If you’re just starting out and feel like you don’t have enough experience for anything, you’re probably wrong. Check out how other IT beginners landed their first role for realistic perspective.

FAQ

How do I know if I’m qualified enough to apply?

If you can do 60% of what the job description asks and you’re willing to learn the rest, apply. Hiring managers expect to train new hires on company-specific tools and processes. They’re hiring for potential as much as current skill. The interview is where they assess fit, and you can’t get an interview if you don’t apply.

Should I mention skills I’m currently learning?

Yes, but be honest about your level. “Currently building projects with Terraform” is fine. “Proficient in Terraform” when you’ve only completed one tutorial is not. Hiring managers appreciate candidates who are actively learning. Just don’t overstate where you are. Show your work if possible: a GitHub profile with real projects speaks louder than self-assessed proficiency levels.

What if the posting says “degree required”?

In most IT roles, this is negotiable. Many companies list a degree requirement because it’s in their standard template, not because the hiring manager cares. If you have relevant certifications, a strong portfolio, and demonstrated experience, apply. The IT industry has been moving toward skills-based hiring for years. Some companies still enforce degree requirements rigidly (particularly large corporations and government agencies), but most are flexible.

Is it worth applying to jobs posted more than 2 weeks ago?

It depends. Jobs posted 2-4 weeks ago are often still actively reviewing candidates. After 4-6 weeks, the role might be in the final interview stage, but applying still puts you in the pipeline for similar future openings. After 2-3 months, the posting is either stale or the company is struggling to fill it. Neither is great, but it’s not necessarily wasted effort if the company interests you.

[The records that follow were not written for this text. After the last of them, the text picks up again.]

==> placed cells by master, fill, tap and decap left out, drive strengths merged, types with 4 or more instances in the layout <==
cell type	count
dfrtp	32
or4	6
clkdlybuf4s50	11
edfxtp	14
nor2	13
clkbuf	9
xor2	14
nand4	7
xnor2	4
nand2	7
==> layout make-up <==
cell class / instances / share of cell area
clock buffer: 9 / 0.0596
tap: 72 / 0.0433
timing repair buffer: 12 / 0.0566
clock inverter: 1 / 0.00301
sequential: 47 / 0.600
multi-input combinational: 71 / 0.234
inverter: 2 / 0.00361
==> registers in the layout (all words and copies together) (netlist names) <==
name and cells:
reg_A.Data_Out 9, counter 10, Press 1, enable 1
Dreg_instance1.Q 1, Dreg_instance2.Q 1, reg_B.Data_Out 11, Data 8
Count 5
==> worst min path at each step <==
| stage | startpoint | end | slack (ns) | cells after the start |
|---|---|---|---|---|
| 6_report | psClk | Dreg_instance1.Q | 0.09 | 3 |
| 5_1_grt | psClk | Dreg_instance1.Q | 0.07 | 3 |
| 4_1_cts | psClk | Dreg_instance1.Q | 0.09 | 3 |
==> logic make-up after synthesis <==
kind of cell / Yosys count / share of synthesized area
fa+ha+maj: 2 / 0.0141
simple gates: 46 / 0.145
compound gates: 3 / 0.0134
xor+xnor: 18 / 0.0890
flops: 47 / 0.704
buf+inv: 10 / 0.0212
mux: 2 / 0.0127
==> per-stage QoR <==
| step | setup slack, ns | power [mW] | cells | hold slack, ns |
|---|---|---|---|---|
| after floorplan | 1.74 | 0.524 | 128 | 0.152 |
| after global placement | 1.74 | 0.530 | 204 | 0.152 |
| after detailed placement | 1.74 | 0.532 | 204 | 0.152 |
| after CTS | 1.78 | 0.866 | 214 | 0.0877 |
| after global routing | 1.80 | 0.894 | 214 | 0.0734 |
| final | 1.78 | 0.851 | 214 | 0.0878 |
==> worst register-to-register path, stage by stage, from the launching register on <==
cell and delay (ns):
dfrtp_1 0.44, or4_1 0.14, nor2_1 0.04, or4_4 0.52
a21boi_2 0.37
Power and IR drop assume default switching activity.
<file path="/design/flow/design.v">
module  ball ( input Reset, frame_clk, press,
					input [7:0] keycode,
               output [9:0]  BallX, BallY, BallS );
    logic [9:0] Ball_X_Pos, Ball_X_Motion, Ball_Y_Pos, Ball_Y_Motion, Ball_Size;
    parameter [9:0] Ball_X_Center=480;   
    parameter [9:0] Ball_Y_Center=240;   
    parameter [9:0] Ball_X_Min=0;        
    parameter [9:0] Ball_X_Max=639;      
    parameter [9:0] Ball_Y_Min=0;        
    parameter [9:0] Ball_Y_Max=479;      
    parameter [9:0] Ball_X_Step=1;       
    parameter [9:0] Ball_Y_Step=1;       
    assign Ball_Size = 4;   
    always_ff @ (posedge Reset or posedge frame_clk )
    begin: Move_Ball
        if (Reset)   
        begin 
            Ball_Y_Motion <= 10'd0;  
				Ball_X_Motion <= 10'd0;  
				Ball_Y_Pos <= Ball_Y_Center;
				Ball_X_Pos <= Ball_X_Center;
        end
        else 
		  begin 
		  if ( (Ball_Y_Pos + Ball_Size) >= Ball_Y_Max )   
					  Ball_Y_Motion <= (~ (Ball_Y_Step) + 1'b1);   
				 else if ( (Ball_Y_Pos - Ball_Size) <= Ball_Y_Min )   
					  Ball_Y_Motion <= Ball_Y_Step;
				 else 
					  Ball_Y_Motion <= Ball_Y_Motion;   
				if ( (Ball_X_Pos + Ball_Size) >= Ball_X_Max)
					 Ball_X_Motion <= (~ (Ball_X_Step) + 1'b1);
				else if ( (Ball_X_Pos - Ball_Size) <= Ball_X_Min)
					 Ball_X_Motion <=Ball_X_Step;
				else
					Ball_X_Motion <= Ball_X_Motion;
			case(keycode)
			8'h1D:  
				begin
				if(press == 1'b1)
					begin
					Ball_Y_Motion <= -1;
					Ball_X_Motion <= 0;
					end
				end
			8'h1C:  
				begin
					if(press == 1'b1)
					begin
					Ball_Y_Motion <= 0;
					Ball_X_Motion <= -1;
					end
				end
			8'h1B:  
				begin
					if(press == 1'b1)
					begin
					Ball_X_Motion <= 0;
					Ball_Y_Motion <= 1;
					end
				end
			8'h23:  
				begin
					if(press == 1'b1)
					begin
					Ball_X_Motion <= 1;
					Ball_Y_Motion <= 0;
					end
				end
			default: ;
			 endcase
			begin
			if ( (Ball_Y_Pos + Ball_Size) >= Ball_Y_Max )   
			begin
					  Ball_Y_Motion <= (~ (Ball_Y_Step) + 1'b1);   
					  end
				 else if ( (Ball_Y_Pos - Ball_Size) <= Ball_Y_Min )   
				 begin
					  Ball_Y_Motion <= Ball_Y_Step;
					  end
				if ( (Ball_X_Pos + Ball_Size) >= Ball_X_Max)
				begin
					 Ball_X_Motion <= (~ (Ball_X_Step) + 1'b1);
					 end
				else if ( (Ball_X_Pos - Ball_Size) <= Ball_X_Min)
				begin
					 Ball_X_Motion <=Ball_X_Step;
				end
			end
				  Ball_Y_Pos <= (Ball_Y_Pos + Ball_Y_Motion);   
				 Ball_X_Pos <= (Ball_X_Pos + Ball_X_Motion);
		end
    end
    assign BallX = Ball_X_Pos;
    assign BallY = Ball_Y_Pos;
    assign BallS = Ball_Size;
endmodule
</file>
<file path="/design/flow/constraint.sdc">
current_design ball

set clk_period 5.0
set clk_io_pct 0.2

create_clock -name clk0 -period $clk_period [get_ports {frame_clk}]

set non_clock_inputs [all_inputs -no_clocks]
set_input_delay [expr $clk_period * $clk_io_pct] -clock clk0 $non_clock_inputs
set_output_delay [expr $clk_period * $clk_io_pct] -clock clk0 [all_outputs]
</file>
==> design/flow/run.sh <==
#!/bin/bash
# OpenROAD 26Q1-2900-gdf79404cd8, Yosys 0.63+post, stock flow scripts
make -C /OpenROAD-flow-scripts/flow DESIGN_CONFIG=/design/flow/config.mk WORK_HOME=/design/flow/orfs finish
==> design/flow/config.mk <==
export PLATFORM = sky130hd
export DESIGN_NAME = lightCycleMovement2
export DESIGN_NICKNAME = lightCycleMovement2
export VERILOG_FILES = /design/flow/design.v
export SDC_FILE = /design/flow/constraint.sdc
export NUM_CORES = 4
export LEC_CHECK = 1
export CORE_UTILIZATION = 50
==> design/flow/constraint.sdc <==
current_design lightCycleMovement2

set clk_period 7.8
set clk_io_pct 0.2

create_clock -name clk0 -period $clk_period [get_ports {frame_clk}]

set non_clock_inputs [all_inputs -no_clocks]
set_input_delay [expr $clk_period * $clk_io_pct] -clock clk0 $non_clock_inputs
set_output_delay [expr $clk_period * $clk_io_pct] -clock clk0 [all_outputs]
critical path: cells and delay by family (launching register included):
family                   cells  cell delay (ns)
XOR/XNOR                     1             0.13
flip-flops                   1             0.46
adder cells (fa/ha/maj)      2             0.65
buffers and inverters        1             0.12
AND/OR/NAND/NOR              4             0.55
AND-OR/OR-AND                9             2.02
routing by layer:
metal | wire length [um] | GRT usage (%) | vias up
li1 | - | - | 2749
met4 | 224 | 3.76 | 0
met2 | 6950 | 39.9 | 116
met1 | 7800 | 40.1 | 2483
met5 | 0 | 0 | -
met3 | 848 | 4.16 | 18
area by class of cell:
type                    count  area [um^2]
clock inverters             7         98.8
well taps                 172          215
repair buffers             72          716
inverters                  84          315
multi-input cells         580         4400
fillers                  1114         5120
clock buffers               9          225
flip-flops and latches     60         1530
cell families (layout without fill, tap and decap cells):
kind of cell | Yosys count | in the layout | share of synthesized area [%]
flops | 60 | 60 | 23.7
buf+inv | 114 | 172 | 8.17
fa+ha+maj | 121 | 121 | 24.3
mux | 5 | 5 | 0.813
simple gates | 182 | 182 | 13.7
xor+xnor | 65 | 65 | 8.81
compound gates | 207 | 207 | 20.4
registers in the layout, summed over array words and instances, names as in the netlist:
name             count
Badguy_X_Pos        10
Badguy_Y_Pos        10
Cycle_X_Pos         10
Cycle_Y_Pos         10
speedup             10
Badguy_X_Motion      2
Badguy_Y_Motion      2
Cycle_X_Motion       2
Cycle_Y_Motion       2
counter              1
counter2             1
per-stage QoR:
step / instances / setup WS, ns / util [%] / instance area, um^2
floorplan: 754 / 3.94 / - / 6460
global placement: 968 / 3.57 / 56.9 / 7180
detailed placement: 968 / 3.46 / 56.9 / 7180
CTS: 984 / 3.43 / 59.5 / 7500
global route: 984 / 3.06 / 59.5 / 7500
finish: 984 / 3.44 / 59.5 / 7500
==> flow/design.v <==
module  ball2 ( input Reset, frame_clk, press,
					input [7:0] keycode,
               output [9:0]  BallX, BallY, BallS );
    logic [9:0] Ball_X_Pos, Ball_X_Motion, Ball_Y_Pos, Ball_Y_Motion, Ball_Size;
    parameter [9:0] Ball_X_Center=160;   
    parameter [9:0] Ball_Y_Center=240;   
    parameter [9:0] Ball_X_Min=0;        
    parameter [9:0] Ball_X_Max=639;      
    parameter [9:0] Ball_Y_Min=0;        
    parameter [9:0] Ball_Y_Max=479;      
    parameter [9:0] Ball_X_Step=1;       
    parameter [9:0] Ball_Y_Step=1;       
    assign Ball_Size = 4;   
    always_ff @ (posedge Reset or posedge frame_clk )
    begin: Move_Ball
        if (Reset)   
        begin 
            Ball_Y_Motion <= 10'd0;  
				Ball_X_Motion <= 10'd0;  
				Ball_Y_Pos <= Ball_Y_Center;
				Ball_X_Pos <= Ball_X_Center;
        end
        else 
		  begin 
		  if ( (Ball_Y_Pos + Ball_Size) >= Ball_Y_Max )   
					  Ball_Y_Motion <= (~ (Ball_Y_Step) + 1'b1);   
				 else if ( (Ball_Y_Pos - Ball_Size) <= Ball_Y_Min )   
					  Ball_Y_Motion <= Ball_Y_Step;
				 else 
					  Ball_Y_Motion <= Ball_Y_Motion;   
				if ( (Ball_X_Pos + Ball_Size) >= Ball_X_Max)
					 Ball_X_Motion <= (~ (Ball_X_Step) + 1'b1);
				else if ( (Ball_X_Pos - Ball_Size) <= Ball_X_Min)
					 Ball_X_Motion <=Ball_X_Step;
				else
					Ball_X_Motion <= Ball_X_Motion;
			case(keycode)
			8'h43:  
				begin
				if(press == 1'b1)
					begin
					Ball_Y_Motion <= -1;
					Ball_X_Motion <= 0;
					end
				end
			8'h3B:  
				begin
					if(press == 1'b1)
					begin
					Ball_Y_Motion <= 0;
					Ball_X_Motion <= -1;
					end
				end
			8'h42:  
				begin
					if(press == 1'b1)
					begin
					Ball_X_Motion <= 0;
					Ball_Y_Motion <= 1;
					end
				end
			8'h4B:  
				begin
					if(press == 1'b1)
					begin
					Ball_X_Motion <= 1;
					Ball_Y_Motion <= 0;
					end
				end
			default: ;
			 endcase
			begin
			if ( (Ball_Y_Pos + Ball_Size) >= Ball_Y_Max )   
			begin
					  Ball_Y_Motion <= (~ (Ball_Y_Step) + 1'b1);   
					  end
				 else if ( (Ball_Y_Pos - Ball_Size) <= Ball_Y_Min )   
				 begin
					  Ball_Y_Motion <= Ball_Y_Step;
					  end
				if ( (Ball_X_Pos + Ball_Size) >= Ball_X_Max)
				begin
					 Ball_X_Motion <= (~ (Ball_X_Step) + 1'b1);
					 end
				else if ( (Ball_X_Pos - Ball_Size) <= Ball_X_Min)
				begin
					 Ball_X_Motion <=Ball_X_Step;
				end
			end
				  Ball_Y_Pos <= (Ball_Y_Pos + Ball_Y_Motion);   
				 Ball_X_Pos <= (Ball_X_Pos + Ball_X_Motion);
		end
    end
    assign BallX = Ball_X_Pos;
    assign BallY = Ball_Y_Pos;
    assign BallS = Ball_Size;
endmodule
==> flow/run.sh <==
#!/bin/bash
# OpenROAD 26Q1-2900-gdf79404cd8, Yosys 0.63+post, stock flow scripts
make -C /OpenROAD-flow-scripts/flow DESIGN_CONFIG=/design/flow/config.mk WORK_HOME=/design/flow/orfs finish
==> flow/config.mk <==
export PLATFORM = sky130hd
export DESIGN_NAME = ball2
export DESIGN_NICKNAME = ball2
export VERILOG_FILES = /design/flow/design.v
export SDC_FILE = /design/flow/constraint.sdc
export NUM_CORES = 4
export LEC_CHECK = 1
export CORE_UTILIZATION = 40
==> flow/constraint.sdc <==
current_design ball2

set clk_period 3.0
set clk_io_pct 0.2

create_clock -name clk0 -period $clk_period [get_ports {frame_clk}]

set non_clock_inputs [all_inputs -no_clocks]
set_input_delay [expr $clk_period * $clk_io_pct] -clock clk0 $non_clock_inputs
set_output_delay [expr $clk_period * $clk_io_pct] -clock clk0 [all_outputs]
==> notes.md <==
run results: status=complete, no violations, number of global-route vias before repair=1218, CTS tree=done, Die Area=4820 um^2, CP Class=register to register, register area share after synthesis=0.334, Synth async-reset ratio=1.00, DRT iter0 DRCs=21, hold endpoint=Ball_Y_Pos[0]$_DFF_PP0_, reg2reg setup slack=890 ps, count of library flops with an enable pin=0, total grt overflow=0, Worst Setup SP=Ball_Y_Motion[8]$_DFFE_PP0P_, reg2reg end=Ball_Y_Pos[8]$_DFF_PP0_, ys cells=roughly 180, port bufs=30, CTS max path bufs=2, Pleak=around 0.89 nW, GPL Wtd Cong=0.912, synthesized area=approximately 1800 um^2, metal2 WL=1540 um, CTS sink cnt=24, ant diodes=0, crit path max-delay cell type=dfrtp_1, placed insts=264, post-CTS setup-driven buffer insertion count=0, Reg power frac=0.289, max-slew violations=0, max-cap violation count=0, DRC errors left=0, Pre-Place Util=0.418, peak supply drop=0.524 mV, H-Tree Depth=1, Yosys chip area=1820 um^2, startpoint types=register, clock slew at reported path FFs=80 ps, Routed wire per std cell=13.1 um, min cycle time layout=2110 ps, Final setup viols=0, initial antenna violation count=0, syn_area_per_cell=just under 10 um^2, critical path required time=approximately 3200 ps, Worst setup EP type=register, total CTS buffers=3, Registers, synthesis=24, max layer used=met4, Resized Gates After CTS=0, Late-Pin Clk Latency=260 ps, power share of the clock group=0.091, RSZ-0062 raised after global routing=no, Detail Placement HPWL=around 2700 um, endpoints failing hold=0, Comb power frac=0.620, fmax=475 MHz, post-synthesis cell count=between 150 and 200, share of layout cells above drive strength 1=0.106, CTS Root Cell=clkbuf_8, Setup Skew=1.49 ps, cells along the critical path=inv_1, fa_1, nor2b_1, o21a_1, o21ai_1, a221oi_2, xor2_1, hold slack=around 510 ps, pin count of the biggest net entering global routing=22, Vias/cell=a little over 5, CP arrival=2300 ps, WL final=roughly 3500 um, Layout fillers=382, DIE HEIGHT=slightly below 70 um, Sw Pwr=0.997 mW, Post-DRT Antenna Nets=0, Top cell area share=0.248, pwr dens=1100 nW/um^2, register area=608 um^2, main area contributors=dfrtp_1 (25%), ha_1 (12%), dfstp_2 (8.7%), fin crit share=0.702, CP max FO=10, first-pass GRT wire length=roughly 5700 um, CP max stage delay=580 ps, Synth cell types=42, Vias=1392, main flop type=dfrtp_1, hold_buf cts=0, IO Pins=41, total negative slack=0 ps, r2r startpoint=Ball_Y_Motion[8]$_DFFE_PP0P_, Tightest Pin Transition=roughly 800 ps, top cell type by total area after synthesis=dfrtp_1, hold wc startpoint=Ball_Y_Motion[0]$_DFFE_PP0P_, wl on met1=1780 um, reg2reg path depth=7, wire length on met3=183 um, floorplan die width=69.4 um, Synth-to-Final Area Change=21.0%, Top delay family on crit path=flip-flops, hold crit path type=register to register, Gate Area=between 1000 and 1500 um^2, drt pass-1 iters=4, Core ar.=4350 um^2, yosys warns=1, GRT Resource Usage Total=0.148, hold depth=1, fin cells=about 270, Log Warnings=25, Slew headroom=0.450, sw frac=0.410, std cell rows=24, Int Pwr=1.44 mW, Buf/Inv on CP=1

Should I follow up after applying?

Wait at least a week, then follow up once. A brief email to the recruiter or hiring manager (if you can identify them on LinkedIn) expressing continued interest is fine. Don’t follow up more than twice. If you haven’t heard back after two follow-ups, move on and keep applying elsewhere. Recruiter ghosting is unfortunately common, and taking it personally will slow you down.